Sublimation print, mounted and framed with glass
83 x 73 cm
Edition of 3
Courtesy Jean-Kenta Gallery, Paris

The works in the series Astrarium (2020) are a metaphor for the nonlinear nature of progress. Each photograph is the result of setting in motion a dial of the Astrarium, the oldest clock known in history, made in the Middle Ages by Giovanni Dondi and which disappeared during the Renaissance. This instrument achieved the feat of calculating the positions at any time of the year of the seven major stars and planets known to science at that time by materialising the geocentric system.

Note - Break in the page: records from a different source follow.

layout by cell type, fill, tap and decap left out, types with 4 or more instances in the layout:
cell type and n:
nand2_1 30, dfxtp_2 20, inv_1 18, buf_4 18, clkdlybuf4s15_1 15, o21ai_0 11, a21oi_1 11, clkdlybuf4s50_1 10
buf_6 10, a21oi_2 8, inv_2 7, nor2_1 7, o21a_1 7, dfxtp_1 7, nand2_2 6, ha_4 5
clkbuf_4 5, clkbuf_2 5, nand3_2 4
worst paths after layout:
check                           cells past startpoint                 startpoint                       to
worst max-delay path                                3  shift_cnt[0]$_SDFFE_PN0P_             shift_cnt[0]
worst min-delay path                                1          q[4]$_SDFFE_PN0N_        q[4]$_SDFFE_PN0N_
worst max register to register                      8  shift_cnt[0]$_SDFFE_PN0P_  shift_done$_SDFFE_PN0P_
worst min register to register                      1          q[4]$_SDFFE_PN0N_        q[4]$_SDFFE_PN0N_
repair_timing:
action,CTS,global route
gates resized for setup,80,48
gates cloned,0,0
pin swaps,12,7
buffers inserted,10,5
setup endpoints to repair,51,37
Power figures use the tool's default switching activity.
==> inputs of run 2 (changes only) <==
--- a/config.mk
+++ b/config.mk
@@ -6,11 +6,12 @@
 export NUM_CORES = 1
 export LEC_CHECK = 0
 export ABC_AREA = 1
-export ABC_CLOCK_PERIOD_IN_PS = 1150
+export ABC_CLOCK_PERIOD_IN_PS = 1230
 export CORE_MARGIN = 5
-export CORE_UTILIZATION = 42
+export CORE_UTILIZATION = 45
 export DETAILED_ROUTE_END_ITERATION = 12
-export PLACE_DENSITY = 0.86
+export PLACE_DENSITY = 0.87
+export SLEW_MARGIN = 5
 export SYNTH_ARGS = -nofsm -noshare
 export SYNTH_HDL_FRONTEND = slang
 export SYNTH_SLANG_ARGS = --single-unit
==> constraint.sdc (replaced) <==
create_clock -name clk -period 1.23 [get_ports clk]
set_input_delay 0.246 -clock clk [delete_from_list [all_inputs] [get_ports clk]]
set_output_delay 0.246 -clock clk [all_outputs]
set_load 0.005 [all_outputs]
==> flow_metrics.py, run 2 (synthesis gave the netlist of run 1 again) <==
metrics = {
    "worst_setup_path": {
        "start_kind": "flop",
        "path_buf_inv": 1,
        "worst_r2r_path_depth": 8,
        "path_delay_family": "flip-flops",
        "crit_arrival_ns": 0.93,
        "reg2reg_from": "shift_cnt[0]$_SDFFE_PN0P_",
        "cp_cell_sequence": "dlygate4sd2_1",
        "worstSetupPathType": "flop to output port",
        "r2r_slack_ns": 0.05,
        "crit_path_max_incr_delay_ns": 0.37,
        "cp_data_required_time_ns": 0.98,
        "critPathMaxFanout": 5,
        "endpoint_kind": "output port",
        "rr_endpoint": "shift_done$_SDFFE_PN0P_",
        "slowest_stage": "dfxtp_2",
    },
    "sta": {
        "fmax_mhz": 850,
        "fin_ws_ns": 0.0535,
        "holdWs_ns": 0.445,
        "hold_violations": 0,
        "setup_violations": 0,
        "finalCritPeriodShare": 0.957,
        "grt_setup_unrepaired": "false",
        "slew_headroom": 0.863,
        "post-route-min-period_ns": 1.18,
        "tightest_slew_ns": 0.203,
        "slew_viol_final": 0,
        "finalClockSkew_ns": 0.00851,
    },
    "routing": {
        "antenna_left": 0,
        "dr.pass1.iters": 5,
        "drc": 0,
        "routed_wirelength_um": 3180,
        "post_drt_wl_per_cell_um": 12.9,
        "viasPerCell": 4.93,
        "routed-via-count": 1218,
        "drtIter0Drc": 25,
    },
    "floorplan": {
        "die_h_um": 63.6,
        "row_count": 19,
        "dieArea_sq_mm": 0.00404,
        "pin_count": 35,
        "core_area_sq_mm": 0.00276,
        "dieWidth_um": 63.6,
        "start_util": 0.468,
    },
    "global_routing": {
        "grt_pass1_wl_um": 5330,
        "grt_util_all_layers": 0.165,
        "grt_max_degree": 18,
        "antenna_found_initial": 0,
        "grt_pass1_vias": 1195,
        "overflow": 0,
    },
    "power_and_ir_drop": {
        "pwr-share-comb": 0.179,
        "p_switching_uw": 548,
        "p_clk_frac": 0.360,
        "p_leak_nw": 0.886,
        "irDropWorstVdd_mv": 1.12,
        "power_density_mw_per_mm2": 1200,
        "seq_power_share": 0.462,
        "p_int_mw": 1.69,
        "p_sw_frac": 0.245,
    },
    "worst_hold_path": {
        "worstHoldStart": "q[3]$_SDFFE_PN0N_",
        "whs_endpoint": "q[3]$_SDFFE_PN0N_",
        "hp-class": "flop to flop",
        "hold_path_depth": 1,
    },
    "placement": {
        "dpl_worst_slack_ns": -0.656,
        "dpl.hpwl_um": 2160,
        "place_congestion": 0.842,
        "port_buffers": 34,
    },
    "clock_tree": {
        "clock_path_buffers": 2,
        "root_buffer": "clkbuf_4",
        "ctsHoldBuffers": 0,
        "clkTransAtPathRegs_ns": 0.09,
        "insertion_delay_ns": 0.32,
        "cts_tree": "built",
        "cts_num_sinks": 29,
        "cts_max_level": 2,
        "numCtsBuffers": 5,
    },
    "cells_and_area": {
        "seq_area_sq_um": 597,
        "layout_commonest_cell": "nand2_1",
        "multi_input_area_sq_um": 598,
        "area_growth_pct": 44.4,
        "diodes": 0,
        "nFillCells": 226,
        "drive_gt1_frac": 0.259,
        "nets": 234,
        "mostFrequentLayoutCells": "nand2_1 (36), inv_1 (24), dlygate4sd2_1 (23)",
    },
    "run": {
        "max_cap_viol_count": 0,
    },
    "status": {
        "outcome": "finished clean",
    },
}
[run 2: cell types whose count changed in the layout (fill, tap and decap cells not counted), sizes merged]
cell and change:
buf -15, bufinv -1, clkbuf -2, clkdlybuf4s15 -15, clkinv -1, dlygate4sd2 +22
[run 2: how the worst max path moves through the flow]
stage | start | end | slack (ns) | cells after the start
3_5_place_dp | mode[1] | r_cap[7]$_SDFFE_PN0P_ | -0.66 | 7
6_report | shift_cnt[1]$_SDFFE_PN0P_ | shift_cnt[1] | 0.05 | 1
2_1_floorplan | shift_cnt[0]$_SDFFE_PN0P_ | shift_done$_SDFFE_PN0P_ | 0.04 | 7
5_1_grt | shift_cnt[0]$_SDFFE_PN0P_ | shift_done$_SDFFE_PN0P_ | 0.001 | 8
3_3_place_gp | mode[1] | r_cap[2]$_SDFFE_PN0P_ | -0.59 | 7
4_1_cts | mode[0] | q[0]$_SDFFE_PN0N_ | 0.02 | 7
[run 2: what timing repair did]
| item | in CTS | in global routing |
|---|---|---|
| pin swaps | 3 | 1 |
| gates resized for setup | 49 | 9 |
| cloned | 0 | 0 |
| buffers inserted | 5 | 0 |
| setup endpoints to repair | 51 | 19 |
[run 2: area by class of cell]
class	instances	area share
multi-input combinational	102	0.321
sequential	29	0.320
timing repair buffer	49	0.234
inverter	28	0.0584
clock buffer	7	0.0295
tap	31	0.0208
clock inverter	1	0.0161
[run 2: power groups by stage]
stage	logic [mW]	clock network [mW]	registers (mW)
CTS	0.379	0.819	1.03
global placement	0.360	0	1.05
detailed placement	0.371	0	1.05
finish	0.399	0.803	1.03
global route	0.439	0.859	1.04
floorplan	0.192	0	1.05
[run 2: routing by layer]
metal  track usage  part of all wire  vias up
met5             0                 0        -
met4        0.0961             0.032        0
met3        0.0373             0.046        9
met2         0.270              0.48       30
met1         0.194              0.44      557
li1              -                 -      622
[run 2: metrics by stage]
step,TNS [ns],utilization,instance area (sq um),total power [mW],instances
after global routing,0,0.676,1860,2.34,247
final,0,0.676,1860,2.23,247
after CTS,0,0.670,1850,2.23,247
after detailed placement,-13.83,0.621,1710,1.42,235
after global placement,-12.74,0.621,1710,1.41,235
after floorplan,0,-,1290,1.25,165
`config.mk`:
```
export PLATFORM = sky130hd
export DESIGN_NAME = reset_sequencer
export DESIGN_NICKNAME = d
export VERILOG_FILES = /design/src/rtl/reset_sequencer.sv
export SDC_FILE = /design/constraint.sdc
export NUM_CORES = 1
export LEC_CHECK = 0
export ABC_AREA = 1
export CAP_MARGIN = 20
export CORE_AREA = 10 10 79 81
export CTS_CLUSTER_DIAMETER = 100
export DETAILED_ROUTE_END_ITERATION = 10
export DIE_AREA = 0 0 89 91
export PLACE_DENSITY = 0.72
export SYNTH_ARGS = -nofsm -noshare
export SYNTH_HDL_FRONTEND = slang
export SYNTH_SLANG_ARGS = --single-unit
```
`constraint.sdc`:
```
create_clock -name clk -period 5.1 [get_ports clk]
set_input_delay 1.02 -clock clk [delete_from_list [all_inputs] [get_ports clk]]
set_output_delay 1.02 -clock clk [all_outputs]
set_load 0.02 [all_outputs]
```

In the mid-1980s, the Musée International d’Horlogerie (MIH, La Chauxde-Fonds, Switzerland) succeeded in reproducing the clock thanks to Dondi’s original manuscript preserved for six centuries in Padua.

By creating moving images of this clock, which was considered a wonder of the world at the time, Raphaël Dallaporta has created a new representation. Collaborating with Masaki Kanazawa, conservator at the MIH, the artist photographed the movement of each of the Astrarium’s dials using a light source and long exposure times. The light thus forms loops that return to their course while unfolding; the planets seem to move backwards in order to move forwards, a phenomenon known as retrogradation which, for the artist, constitutes a metaphor for the nonlinear course of progress, following the example of what the philosopher and historian Ernest Renan wrote in L’Avenir de la science [The Future of Science] (1890): “True progress sometimes seems to be a retreat and then a return. The retrogrades of humanity are like those of the planets. Seen from the earth, they are retrogrades; but absolutely they are not. The retrogradation occurs only to the eyes that see only a limited portion of the curve”.